LILIANE CHLELA ◦ DJ set | Liban
Productrice, DJ et performeuse, Liliane Chlela est connue sur les scènes électroniques et expérimentales pour son approche tractopelle du son, incitant souvent le public à pousser un peu plus loin les limites de sa convulsion auditive. Avec ses propres techniques, elle explore les liens entre l’improvisation et la manipulation sonore en abordant de nombreux genres musicaux. Après trois albums autoproduits, son plus récent, «Safala», mêle enregistrements sur le terrain, souvenirs et incantations à des sons novateurs et déstabilisants ; l’œuvre a d’ailleurs été présentée en première au Tusk Festival au Royaume-Uni. Son penchant pour la transdisciplinarité a mené Chléla à développer des compétences auditives et visuelles pour les appliquer à des domaines aussi différents que les films de mode, les installations interactives et l’art de la performance. Forte de cette palette sonore variée et aventureuse, l’artiste libanaise est devenue l’une des productrices et musiciennes les plus polyvalentes du Moyen-Orient, de l’Asie occidentale et de l’Afrique du Nord. Au cœur de cette performance, les rythmes électroniques sombres et implacables se mêlent à la colère et à l’angoisse. Pour «Safala», Liliane Chléla a puisé dans ses souvenirs pour donner naissance à une concoction sonore ancrée dans les épistémologies orales héritées de ses ancêtres, sur fond de séquences filmées obsédantes et d’une conception graphique signées par le studio Kawakeb de Beyrouth.

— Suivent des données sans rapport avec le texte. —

<file path="config.mk">
export PLATFORM = sky130hd
export DESIGN_NAME = tlf_monitor
export DESIGN_NICKNAME = d
export VERILOG_FILES = /design/src/rtl/tlf_pkg.sv /design/src/rtl/tlf_head_check.sv /design/src/rtl/tlf_dir_merge.sv /design/src/rtl/tlf_cross_check.sv /design/src/rtl/tlf_monitor.sv
export SDC_FILE = /design/constraint.sdc
export NUM_CORES = 1
export LEC_CHECK = 0
export BUFFER_PORTS_ARGS = -buffer_cell sky130_fd_sc_hd__buf_4
export CAP_MARGIN = 20
export CORE_AREA = 2 2 39 41
export CTS_CLUSTER_DIAMETER = 30
export DETAILED_ROUTE_END_ITERATION = 16
export DIE_AREA = 0 0 41 43
export PLACE_DENSITY = 0.82
export SYNTH_ARGS = -nofsm -noshare
export SYNTH_HDL_FRONTEND = slang
export SYNTH_SLANG_ARGS = --single-unit
export TNS_END_PERCENT = 1
</file>
<file path="constraint.sdc">
create_clock -name clk -period 2.4 [get_ports clk]
set_input_delay 0.48 -clock clk [delete_from_list [all_inputs] [get_ports clk]]
set_output_delay 0.48 -clock clk [all_outputs]
set_load 0.005 [all_outputs]
</file>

Phil BATTIEKH ◦ DJ set | Bâle – Le Caire
Importateur agrée de Mahragan depuis l’existence du genre (tournant électronique, grime et core du shaabi égyptien), Phil Battiekh s’est imposé comme l’un des faisceaux à travers lequel le mouvement s’est immiscé dans les souterrains sonores d’Europe.
AYRISIS ◦ DJ set | Istanbul – Lyon
Ex-antenne lyonnaise de Root Radio (ancienne résidente et programmatrice), tout droit débarquée du fourmillement d’Istanbul, Ayrisis distille des drifts sonores quelque part entre le sud et l’est de la rive méditerranéenne. Une virée à forte charge narrative et picturale dans laquelle teuf, causes et militantisme forment une même valse de BPMs.

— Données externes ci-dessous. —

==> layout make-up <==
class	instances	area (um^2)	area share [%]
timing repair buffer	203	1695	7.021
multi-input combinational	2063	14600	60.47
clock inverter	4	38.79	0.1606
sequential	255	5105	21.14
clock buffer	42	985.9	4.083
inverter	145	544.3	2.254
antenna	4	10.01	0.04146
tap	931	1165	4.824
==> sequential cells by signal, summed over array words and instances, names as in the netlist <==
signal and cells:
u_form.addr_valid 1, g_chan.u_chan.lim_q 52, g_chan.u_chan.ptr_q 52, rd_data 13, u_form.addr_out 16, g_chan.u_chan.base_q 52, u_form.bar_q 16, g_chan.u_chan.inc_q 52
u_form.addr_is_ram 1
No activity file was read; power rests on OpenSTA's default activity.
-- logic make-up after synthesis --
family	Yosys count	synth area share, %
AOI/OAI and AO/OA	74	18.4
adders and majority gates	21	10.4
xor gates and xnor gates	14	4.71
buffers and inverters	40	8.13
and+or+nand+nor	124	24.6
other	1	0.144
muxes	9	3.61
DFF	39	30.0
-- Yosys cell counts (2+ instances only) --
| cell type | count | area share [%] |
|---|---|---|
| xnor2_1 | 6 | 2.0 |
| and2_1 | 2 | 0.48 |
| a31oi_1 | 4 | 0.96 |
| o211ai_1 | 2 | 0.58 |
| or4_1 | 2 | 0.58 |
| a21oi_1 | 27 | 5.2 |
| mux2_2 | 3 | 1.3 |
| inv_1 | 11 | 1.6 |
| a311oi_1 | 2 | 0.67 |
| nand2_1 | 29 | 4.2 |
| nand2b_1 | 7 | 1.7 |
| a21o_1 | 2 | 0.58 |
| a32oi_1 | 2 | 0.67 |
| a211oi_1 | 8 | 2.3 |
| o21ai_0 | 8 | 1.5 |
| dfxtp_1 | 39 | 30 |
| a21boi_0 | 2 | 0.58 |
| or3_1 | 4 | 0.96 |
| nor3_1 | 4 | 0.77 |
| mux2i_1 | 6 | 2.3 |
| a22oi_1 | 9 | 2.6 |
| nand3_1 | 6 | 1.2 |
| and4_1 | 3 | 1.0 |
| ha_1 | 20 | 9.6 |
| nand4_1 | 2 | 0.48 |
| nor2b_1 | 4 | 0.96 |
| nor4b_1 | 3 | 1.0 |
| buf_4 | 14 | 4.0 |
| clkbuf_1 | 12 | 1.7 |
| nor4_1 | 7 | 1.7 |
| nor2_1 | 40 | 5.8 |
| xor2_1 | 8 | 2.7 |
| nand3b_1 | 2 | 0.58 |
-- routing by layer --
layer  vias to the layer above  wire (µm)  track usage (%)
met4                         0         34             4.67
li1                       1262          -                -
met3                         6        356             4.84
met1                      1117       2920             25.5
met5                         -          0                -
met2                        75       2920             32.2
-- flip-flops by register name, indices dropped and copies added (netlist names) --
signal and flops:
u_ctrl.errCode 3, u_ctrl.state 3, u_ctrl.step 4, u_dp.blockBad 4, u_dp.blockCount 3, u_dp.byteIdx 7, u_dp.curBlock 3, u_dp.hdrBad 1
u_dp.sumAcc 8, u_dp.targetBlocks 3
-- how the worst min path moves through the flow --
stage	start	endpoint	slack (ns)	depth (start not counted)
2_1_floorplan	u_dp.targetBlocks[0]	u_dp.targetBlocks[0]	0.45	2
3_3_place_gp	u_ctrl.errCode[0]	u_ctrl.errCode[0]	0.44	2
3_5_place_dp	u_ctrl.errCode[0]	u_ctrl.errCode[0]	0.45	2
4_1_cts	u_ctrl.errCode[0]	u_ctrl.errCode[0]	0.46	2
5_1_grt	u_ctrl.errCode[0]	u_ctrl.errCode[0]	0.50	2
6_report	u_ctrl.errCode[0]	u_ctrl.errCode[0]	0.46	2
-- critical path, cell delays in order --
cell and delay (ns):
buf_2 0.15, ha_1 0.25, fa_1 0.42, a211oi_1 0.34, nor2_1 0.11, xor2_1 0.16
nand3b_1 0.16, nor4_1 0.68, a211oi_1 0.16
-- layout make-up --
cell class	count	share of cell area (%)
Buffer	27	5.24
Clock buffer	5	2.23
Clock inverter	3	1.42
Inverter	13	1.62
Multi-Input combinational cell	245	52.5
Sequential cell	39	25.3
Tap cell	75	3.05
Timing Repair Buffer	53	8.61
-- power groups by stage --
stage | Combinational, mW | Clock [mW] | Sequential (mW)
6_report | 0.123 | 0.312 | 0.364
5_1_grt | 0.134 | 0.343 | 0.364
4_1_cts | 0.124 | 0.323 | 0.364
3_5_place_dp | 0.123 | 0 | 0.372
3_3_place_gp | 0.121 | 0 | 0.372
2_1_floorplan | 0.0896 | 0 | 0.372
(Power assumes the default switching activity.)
### src/rtl/vliw_pkg.sv
package vliw_pkg;
  localparam int INSTR_W  = 32;
  localparam int N_SLOTS  = 4;
  localparam int TAB_AW   = 5;
  localparam int OPND_W   = 16;
  localparam int OPC_W    = 8;
  localparam int IMM_W    = 17;

  typedef struct packed {
    logic                mode;
    logic [TAB_AW-1:0]   opnd_addr;
    logic [TAB_AW-1:0]   opc_addr;
    logic [N_SLOTS-1:0]  en_mask;
    logic [IMM_W-1:0]    imm;
  } cinstr_t;

  localparam logic [OPC_W-1:0] OPC_NOP = '0;
endpackage

### src/rtl/vliw_cfg_table.sv
module vliw_cfg_table #(
  parameter int W     = 16,
  parameter int DEPTH = 32,
  parameter int AW    = $clog2(DEPTH)
) (
  input  logic          clk,
  input  logic          rst_n,
  input  logic          we,
  input  logic [AW-1:0] waddr,
  input  logic [W-1:0]  wdata,
  input  logic [AW-1:0] raddr,
  output logic [W-1:0]  rdata
);
  logic [W-1:0] entry_q [DEPTH];

  always_ff @(posedge clk or negedge rst_n) begin
    if (!rst_n) begin
      for (int i = 0; i < DEPTH; i++) entry_q[i] <= '0;
    end else if (we) begin
      entry_q[waddr] <= wdata;
    end
  end

  assign rdata = entry_q[raddr];

  // a written entry reads back its data on the next cycle when not rewritten
  p_write_lands_r9: assert property (@(posedge clk) disable iff (!rst_n)
    we && (raddr == waddr) |=> (($past(raddr) != raddr) || ($past(we) && rdata == $past(wdata))
                                 || !$past(we)));
endmodule

### src/rtl/vliw_pipe_ctrl.sv
module vliw_pipe_ctrl
  import vliw_pkg::*;
#(
  parameter int NS = N_SLOTS
) (
  input  logic          clk,
  input  logic          rst_n,
  input  logic          in_valid,
  input  cinstr_t       in_instr,
  input  logic          out_ready,
  output logic          in_ready,
  output logic          adv,
  output logic          d_vld,
  output cinstr_t       d_instr,
  output logic          s_vld,
  output cinstr_t       s_instr,
  output logic          o_vld,
  output logic [NS-1:0] o_mask
);
  logic    d_vld_n, s_vld_n, o_vld_n;
  cinstr_t d_instr_n, s_instr_n;
  logic [NS-1:0] o_mask_n;

  assign adv      = !o_vld || out_ready;
  assign in_ready = adv;

  always_comb begin
    d_vld_n   = d_vld;
    s_vld_n   = s_vld;
    o_vld_n   = o_vld;
    d_instr_n = d_instr;
    s_instr_n = s_instr;
    o_mask_n  = o_mask;
    if (adv) begin
      d_vld_n = in_valid;
      s_vld_n = d_vld;
      o_vld_n = s_vld;
      if (in_valid) d_instr_n = in_instr;
      if (d_vld)    s_instr_n = d_instr;
      if (s_vld)    o_mask_n  = s_instr.en_mask;
    end
  end

  always_ff @(posedge clk or negedge rst_n) begin
    if (!rst_n) begin
      d_vld   <= 1'b0;
      s_vld   <= 1'b0;
      o_vld   <= 1'b0;
      d_instr <= '0;
      s_instr <= '0;
      o_mask  <= '0;
    end else begin
      d_vld   <= d_vld_n;
      s_vld   <= s_vld_n;
      o_vld   <= o_vld_n;
      d_instr <= d_instr_n;
      s_instr <= s_instr_n;
      o_mask  <= o_mask_n;
    end
  end

  // a stalled pipeline keeps every stage's occupancy
  p_freeze_r8: assert property (@(posedge clk) disable iff (!rst_n)
    !adv |=> $stable({d_vld, s_vld, o_vld}) && $stable(s_instr));
  // an accepted word occupies decode on the next cycle
  p_enter_r7: assert property (@(posedge clk) disable iff (!rst_n)
    adv && in_valid |=> d_vld && (d_instr == $past(in_instr)));
  // a word in substitution reaches the output stage on advance
  p_reach_r7: assert property (@(posedge clk) disable iff (!rst_n)
    adv && s_vld |=> o_vld);
endmodule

[REPORTÉ AU 15.07] HRIZEN ◦ DJ set | Tunisie [REPORTÉ AU 15.07]
Plus qu’un blase, un péplum sauce tunisienne où DIY et mur perlé de poubelles forment le point de convergence d’une clique déprimée de Sousse. D’une déshérence hittistique, Toxic Gang voit le jour sous l’impulsion de Hrizen et du regretté Cheb Terro pour – au-delà du collectif – former une gangrène rongeant consciencieusement les repères cognitifs, visuels et sonores de leur prosaïque présent. En ressort un condensé de vandalismes qui – des mains de Hrizen – sonne comme de la phonk salement cathartique, chargée d’une noirceur qui fait écho à une génération désillusionnée par la révolution tunisienne au point de finir par twerker chez Daesh. Producteur et Dj, Hrizen constitue à ce jour l’une des plus disruptives pierres noires d’une scène tunisienne qui peine encore à se retrouver mais qui balance des gauches-droites dans la map du post-moderne sonore.